According to Mr Verb, the expression comes from Boston columnist, Jan Freeman. Mr Verb is pretty down on peevologists, and then there’s ‘English, Jack, who really takes great exception to peevolgists in his blog – perhaps unsurprisingly when you look at where he keeps his comma.

I read all these over the week and felt miserable. Is this what my life is about then? Worrying about apostrophes in my spare time, upsetting myself over the way my colleagues use prepositions? There must be more to life than this.

Then I came across this – a call for peevolgists to unite. This was a low point, I have to say. The things that bother some people! Monica really objects to shop signs that put a line through the middle of a ‘C’ to make  an ‘E’, or turn a ‘W’ upside down to make an ‘M’.

“Buy another set of letters and do it right!”

She screams, adding:

“It is a glaring indication of laziness and I refuse to frequent the shops of lazy people…”

Is this what I’m becoming – one of those people who won’t buy delicious looking apples from market stalls where the sign says ‘apple’s’, even at those moments when all I really fancy is a nice juicy apple?

I can’t tell. May be. I’m getting upset about prepositions, but even when they’re misused at least I think I can understand what the business-speak people mean when they sit within a room. Surprising really, when I think of how little I understand them the rest of the time, and how completely impenetrable I find their writing.

What will happen to me? What will I become? Could I become like Laura, shamelessly plugging my own blog in other blog comment boxes without any subtlety at all, and clearly no sense of irony whatsoever. She tells the united peevologists:

“My biggest complaint is with professional writers and editors who are too lazy, ignorant, or indifferent to write correctly spelled, properly punctuated, and grammatically correct sentences.”
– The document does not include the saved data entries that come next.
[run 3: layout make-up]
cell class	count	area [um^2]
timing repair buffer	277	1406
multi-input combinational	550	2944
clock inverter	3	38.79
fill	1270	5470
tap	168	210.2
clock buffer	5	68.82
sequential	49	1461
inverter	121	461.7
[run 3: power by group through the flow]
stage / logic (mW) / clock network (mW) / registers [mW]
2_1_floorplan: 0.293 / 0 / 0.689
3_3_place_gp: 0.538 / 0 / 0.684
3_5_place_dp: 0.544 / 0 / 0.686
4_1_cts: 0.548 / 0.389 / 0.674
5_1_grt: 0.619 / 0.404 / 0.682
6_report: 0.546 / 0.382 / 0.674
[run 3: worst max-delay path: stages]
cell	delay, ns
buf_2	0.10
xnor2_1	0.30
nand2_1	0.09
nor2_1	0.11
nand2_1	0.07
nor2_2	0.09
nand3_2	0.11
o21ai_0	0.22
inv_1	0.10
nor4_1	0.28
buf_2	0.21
**config.mk**
```make
export PLATFORM = sky130hd
export DESIGN_NAME = quoted_printable_byte_decoder
export DESIGN_NICKNAME = d
export VERILOG_FILES = /design/src/hdl/qpd_pkg.sv /design/src/hdl/qpd_in_reg.sv /design/src/hdl/qpd_decode.sv /design/src/hdl/qpd_out_reg.sv /design/src/hdl/quoted_printable_byte_decoder.sv
export SDC_FILE = /design/constraint.sdc
export NUM_CORES = 1
export LEC_CHECK = 0
export ABC_AREA = 1
export BUFFER_PORTS_ARGS = -buffer_cell sky130_fd_sc_hd__buf_4
export CAP_MARGIN = 20
export CORE_ASPECT_RATIO = 0.7
export CORE_MARGIN = 2
export CORE_UTILIZATION = 40
export CTS_CLUSTER_DIAMETER = 200
export DETAILED_ROUTE_END_ITERATION = 8
export GPL_ROUTABILITY_DRIVEN = 0
export RECOVER_POWER = 100
export SYNTH_ARGS = -nofsm -noshare
export SYNTH_HDL_FRONTEND = slang
export SYNTH_SLANG_ARGS = --single-unit
```
**constraint.sdc**
```tcl
create_clock -name clk -period 1.8 [get_ports clk]
set_input_delay 0.09 -clock clk [delete_from_list [all_inputs] [get_ports clk]]
set_output_delay 0.09 -clock clk [all_outputs]
set_load 0.02 [all_outputs]
```
File: config.mk
export PLATFORM = sky130hd
export DESIGN_NAME = bced_pass
export DESIGN_NICKNAME = d
export VERILOG_FILES = /design/src/rtl/bced_pkg.sv /design/src/rtl/bced_pass.sv
export SDC_FILE = /design/constraint.sdc
export NUM_CORES = 2
export LEC_CHECK = 0
export ABC_AREA = 1
export BUFFER_PORTS_ARGS = -buffer_cell sky130_fd_sc_hd__buf_2
export CAP_MARGIN = 20
export CORE_MARGIN = 8
export CORE_UTILIZATION = 60
export CTS_BUF_LIST = sky130_fd_sc_hd__clkbuf_4
export CTS_CLUSTER_SIZE = 20
export DETAILED_ROUTE_END_ITERATION = 8
export PLACE_DENSITY = 0.76
export SYNTH_ARGS = -nofsm -noshare
export SYNTH_HDL_FRONTEND = slang
export SYNTH_SLANG_ARGS = --single-unit
File: constraint.sdc
create_clock -name clk -period 41.7 [get_ports clk]
set_clock_uncertainty 0.05 [all_clocks]
set_input_delay 0 -clock clk [delete_from_list [all_inputs] [get_ports clk]]
set_output_delay 0 -clock clk [all_outputs]
set_load 0.03 [all_outputs]
===== src/hdl/skt_pkg.sv =====
package skt_pkg;

  // Default table shape.
  localparam int unsigned DefDepth    = 64;
  localparam int unsigned DefKeyBytes = 8;

  // Fixed field widths at the block boundary.
  localparam int unsigned KeyW  = 64;
  localparam int unsigned PayW  = 32;
  localparam int unsigned PosW  = 6;
  localparam int unsigned StatW = 2;

  // Result status codes.
  typedef enum logic [StatW-1:0] {
    ST_OK   = 2'd0,
    ST_MISS = 2'd1,
    ST_FULL = 2'd2
  } status_e;

  // Kind of result the controller asks the datapath to record.
  typedef enum logic [1:0] {
    RES_FOUND,
    RES_MISS,
    RES_FULL,
    RES_INS
  } res_e;

  // Commands from the controller to the datapath.
  typedef struct packed {
    logic load;        // latch the request and open the search window
    logic rd_mid;      // read the entry at the window midpoint
    logic step;        // narrow the window from the compare result
    logic shift_init;  // start moving entries up from the top
    logic shift_step;  // one step of the entry move
    logic put;         // write the new entry and bump the count
    logic set_res;     // record the result below
    res_e res_kind;
    logic out_load;    // move the recorded result to the output register
  } skt_cmd_t;

  // Status from the datapath to the controller.
  typedef struct packed {
    logic is_ins;      // latched request is an insert
    logic full;        // table holds its maximum number of entries
    logic range_empty; // search window is empty
    logic key_eq;      // entry just read matches the request key
    logic shift_done;  // all entries at and above the slot have moved
  } skt_sts_t;

endpackage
And then goes on to plug her blog – ‘terriblywrite’.

How terrible is that?

Social bookmarks:
  • Digg
  • Sphinn
  • del.icio.us
  • Facebook
  • Mixx
  • Google
  • Furl
  • MySpace
  • NewsVine
  • Reddit
  • Simpy
  • Slashdot
  • Socialogs
  • Spurl
  • StumbleUpon
  • Technorati
  • TwitThis

One Response to “To peeve or not to peeve…”
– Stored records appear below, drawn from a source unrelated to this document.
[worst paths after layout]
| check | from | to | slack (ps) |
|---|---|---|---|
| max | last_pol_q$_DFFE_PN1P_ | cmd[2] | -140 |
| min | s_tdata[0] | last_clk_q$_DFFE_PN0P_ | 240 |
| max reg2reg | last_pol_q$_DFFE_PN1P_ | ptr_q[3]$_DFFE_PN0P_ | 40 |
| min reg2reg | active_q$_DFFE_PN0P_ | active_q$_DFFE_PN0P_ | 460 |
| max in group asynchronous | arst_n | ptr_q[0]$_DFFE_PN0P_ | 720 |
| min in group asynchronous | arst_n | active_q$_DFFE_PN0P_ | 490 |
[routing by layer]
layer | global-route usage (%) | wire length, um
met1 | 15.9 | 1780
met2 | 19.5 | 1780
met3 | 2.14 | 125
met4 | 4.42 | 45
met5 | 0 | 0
### src/design/lbfac_pkg.sv
// Shared types and constants for the LCD bus field accumulating capture.
package lbfac_pkg;

	localparam int GroupCountDefault = 8192;
	localparam int GroupW = 13;
	localparam int QueueDepth = 4;
	localparam int InDataW = 8;
	localparam int OutDataW = 32;

	typedef enum logic [2:0] {
		PH_WAIT_LOW  = 3'b001,
		PH_WAIT_HIGH = 3'b010,
		PH_RUN       = 3'b100
	} phase_t;

	// Work handed from the front to the back; the store pointer travels beside it.
	typedef struct packed {
		logic              wr;
		logic              over;
		logic              first_field;
		logic [3:0]        bits;
		logic              buf_sel;
		logic [GroupW-1:0] group;
		logic              shown;
		logic              swapped;
		logic              active;
	} cmd_t;

	// Result item, write_valid in bit 0.
	typedef struct packed {
		logic              overrun;
		logic              capture_active;
		logic              frame_swapped;
		logic              shown_buffer;
		logic [1:0]        grey_three;
		logic [1:0]        grey_two;
		logic [1:0]        grey_one;
		logic [1:0]        grey_zero;
		logic [GroupW-1:0] write_group;
		logic              write_buffer;
		logic              write_valid;
	} res_t;

	// Saturating add of one data bit to a stored 2-bit grey level.
	function automatic logic [1:0] grey_add(input logic [1:0] old, input logic b);
		logic [2:0] sum;
		sum = {1'b0, old} + {2'b00, b};
		return sum[2] ? 2'd3 : sum[1:0];
	endfunction

endpackage

### src/design/lbfac_queue.sv
// Short register queue between the front and the back.
module lbfac_queue #(
	parameter int Width = 8
) (
	input  logic             clk,
	input  logic             arst_n,
	input  logic             push,
	input  logic [Width-1:0] push_data,
	output logic             full,
	input  logic             pop,
	output logic             not_empty,
	output logic [Width-1:0] pop_data
);
	import lbfac_pkg::*;

	localparam int IdxW = $clog2(QueueDepth);
	localparam int CntW = $clog2(QueueDepth + 1);

	logic [Width-1:0] slot_q [QueueDepth];
	logic [IdxW-1:0]  wr_idx_q, rd_idx_q;
	logic [CntW-1:0]  count_q;

	assign full      = (count_q == CntW'(QueueDepth));
	assign not_empty = (count_q != '0);
	assign pop_data  = slot_q[rd_idx_q];

	always_ff @(posedge clk) begin
		if (push) slot_q[wr_idx_q] <= push_data;
	end

	always_ff @(posedge clk or negedge arst_n) begin
		if (!arst_n) begin
			wr_idx_q <= '0;
			rd_idx_q <= '0;
			count_q  <= '0;
		end else begin
			if (push) wr_idx_q <= wr_idx_q + IdxW'(1);
			if (pop)  rd_idx_q <= rd_idx_q + IdxW'(1);
			if (push && !pop)      count_q <= count_q + CntW'(1);
			else if (pop && !push) count_q <= count_q - CntW'(1);
		end
	end

`ifndef SYNTHESIS
	a_count_bound: assert property (@(posedge clk) disable iff (!arst_n)
		count_q <= CntW'(QueueDepth))
		else $error("queue count past depth");
`endif

endmodule

### config.mk
export PLATFORM = sky130hd
export DESIGN_NAME = lbfac_queue
export DESIGN_NICKNAME = d
export VERILOG_FILES = /design/src/design/lbfac_pkg.sv /design/src/design/lbfac_queue.sv
export SDC_FILE = /design/constraint.sdc
export NUM_CORES = 1
export LEC_CHECK = 0
export BUFFER_PORTS_ARGS = -buffer_cell sky130_fd_sc_hd__buf_2
export CAP_MARGIN = 20
export CORE_UTILIZATION = 59
export CTS_BUF_LIST = sky130_fd_sc_hd__clkbuf_8 sky130_fd_sc_hd__clkbuf_16
export DETAILED_ROUTE_END_ITERATION = 7
export GPL_TIMING_DRIVEN = 0
export PLACE_DENSITY = 0.86
export RECOVER_POWER = 50
export SLEW_MARGIN = 25
export SYNTH_ARGS = -nofsm -noshare
export SYNTH_HDL_FRONTEND = slang
export SYNTH_SLANG_ARGS = --single-unit
### constraint.sdc
create_clock -name clk -period 2 [get_ports clk]
set_input_delay 0 -clock clk [delete_from_list [all_inputs] [get_ports clk]]
set_output_delay 0 -clock clk [all_outputs]
set_load 0.02 [all_outputs]
After elaboration in Yosys (flattened, before gate mapping)

Memories as Yosys holds them, arrays and structs flattened.
Cells that the tools add are included.

Register bits after elaboration: 7
Memories: 1
Memory bits (writable): 32
Bits of input ports: 12
Word-level logic and storage cells: 19
Output and inout port bits: 10

Add/subtract/negate cells: 4
Reduce and logical (&&, ||, !) cells: 6
Equality and inequality tests: 1
Multiplexer cells: 4

Memories:

| name   | words | width | read ports | clocked after Yosys merged registers in | wr ports | line              | source |
|---|---|---|---|---|---|---|---|
| slot_q | 4     | 8     | 1          | 0                                       | 1        | lbfac_queue.sv:19 | `logic [Width-1:0] slot_q [QueueDepth];` |

Operators with widths:

| kind                | number |
|---|---|
| $mux 3              | 2 |
| $add 2x1->2 const B | 2 |
| $add 3x1->3 const B | 1 |
| $eq 3x3->1 const B  | 1 |
| $reduce_bool 3->1   | 1 |
| $sub 3x1->3 const B | 1 |
| $logic_and 1x1->1   | 2 |
| $logic_not 1->1     | 2 |
| $mux 1              | 2 |
| $reduce_bool 2->1   | 1 |

Logic depth before layout (Yosys ltp)

Gate-level depths: netlist of run 1.

Depth after elaboration: 4
Mapped depth: 7
Depth with buffers taken out: 7

Worst setup path before layout of run 1

Ideal clock, no wire load.

Kind: reg-to-reg
Start: register count_q[0]
End: register count_q[2]
Cell stages (with the launch flop): 5
Data required time: 1921 ps
Arrival: 1233 ps
Library setup time: 79 ps
Period minus slack after synthesis: 1312 ps
Path slack: 688 ps
Path buffers: 0
Cells stage by stage: dfrtp_1 > fa_1 > xor2_1 > nor2_1 > xor2_1

Longest elaborated chain between the ends: 3
Elaborated cells on any way between the ends: 4
Classes of those cells: add/sub (2); mux (2)

Ends and longest elaborated chain:

| element                  | line              | source |
|---|---|---|
| start: declaration       | lbfac_queue.sv:21 | `logic [CntW-1:0] count_q;` |
| start signal: assignment | lbfac_queue.sv:39 | `if (push && !pop) count_q <= count_q + CntW'(1);` |
| start signal: assignment | lbfac_queue.sv:40 | `else if (pop && !push) count_q <= count_q - CntW'(1);` |
| $sub 3x1->3              | lbfac_queue.sv:40 |  |
| $mux 3                   | lbfac_queue.sv:40 |  |
| $mux 3 (*)               | lbfac_queue.sv:39 |  |

Every way passes the cells marked *; elsewhere a longest branch is shown, timed or not. The select of a mux whose other input is x is not followed.
A chain may end at the register's enable or synchronous reset.

Worst setup path after layout of run 1

Start: input pop
End: register count_q[2]

Longest elaborated chain between the ends: 3
Elaborated cells on any way between the ends: 5
Classes of those cells: mux (1); reduce/logical (4)

Ends and longest elaborated chain:

| element                                     | line              | source |
|---|---|---|
| start: declaration                          | lbfac_queue.sv:10 | `input logic pop,` |
| $logic_not 1->1                             | lbfac_queue.sv:39 |  |
| $logic_and 1x1->1                           | lbfac_queue.sv:39 |  |
| $mux 3 or $reduce_bool 2->1 (tied branches) | -                 |  |

Parallel ways exist; a longest one is shown, timed or not.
  • Erect Maintainer Says:

    Sounds like you’re getting mixed up with the wrong crowd – or is mixed around?

    I must admit to spotting these things as you do but I don’t let them spoil my day. Such errors tend to produce a wry smile and sometimes a soupcon of smugness (aliteration overload!) – the result of me knowing something they don’t. But I wouldn’t go to the extreme of never visiting the store ever again just because of their sloppy use of language and grammer.

    The function of the sign on the market stall isn’t to indicate the stall holder’s literacy or proficiency with the English language. I really don’t care whether he or she is selling apples, apples’ or apple’s – what I am really interested in is the price. Now if the sign says “Apples – 44″ – there is a huge problem. Is that per kilo, per pound or each? This is poor communication and may well prompt me to go to another stall – or possibly Sainsburys (they sell these fantastic desert apples!).

    There are instances when precise grammer is hugely important and extra care should be taken – mainly when you’re proportioning responsibility and blame! But you shouldn’t overlook that very few people ‘read’ everything – people scan. They hop over points of grammer, skip punctuation, leap over words, vault sentences and tunnel under paragraphs.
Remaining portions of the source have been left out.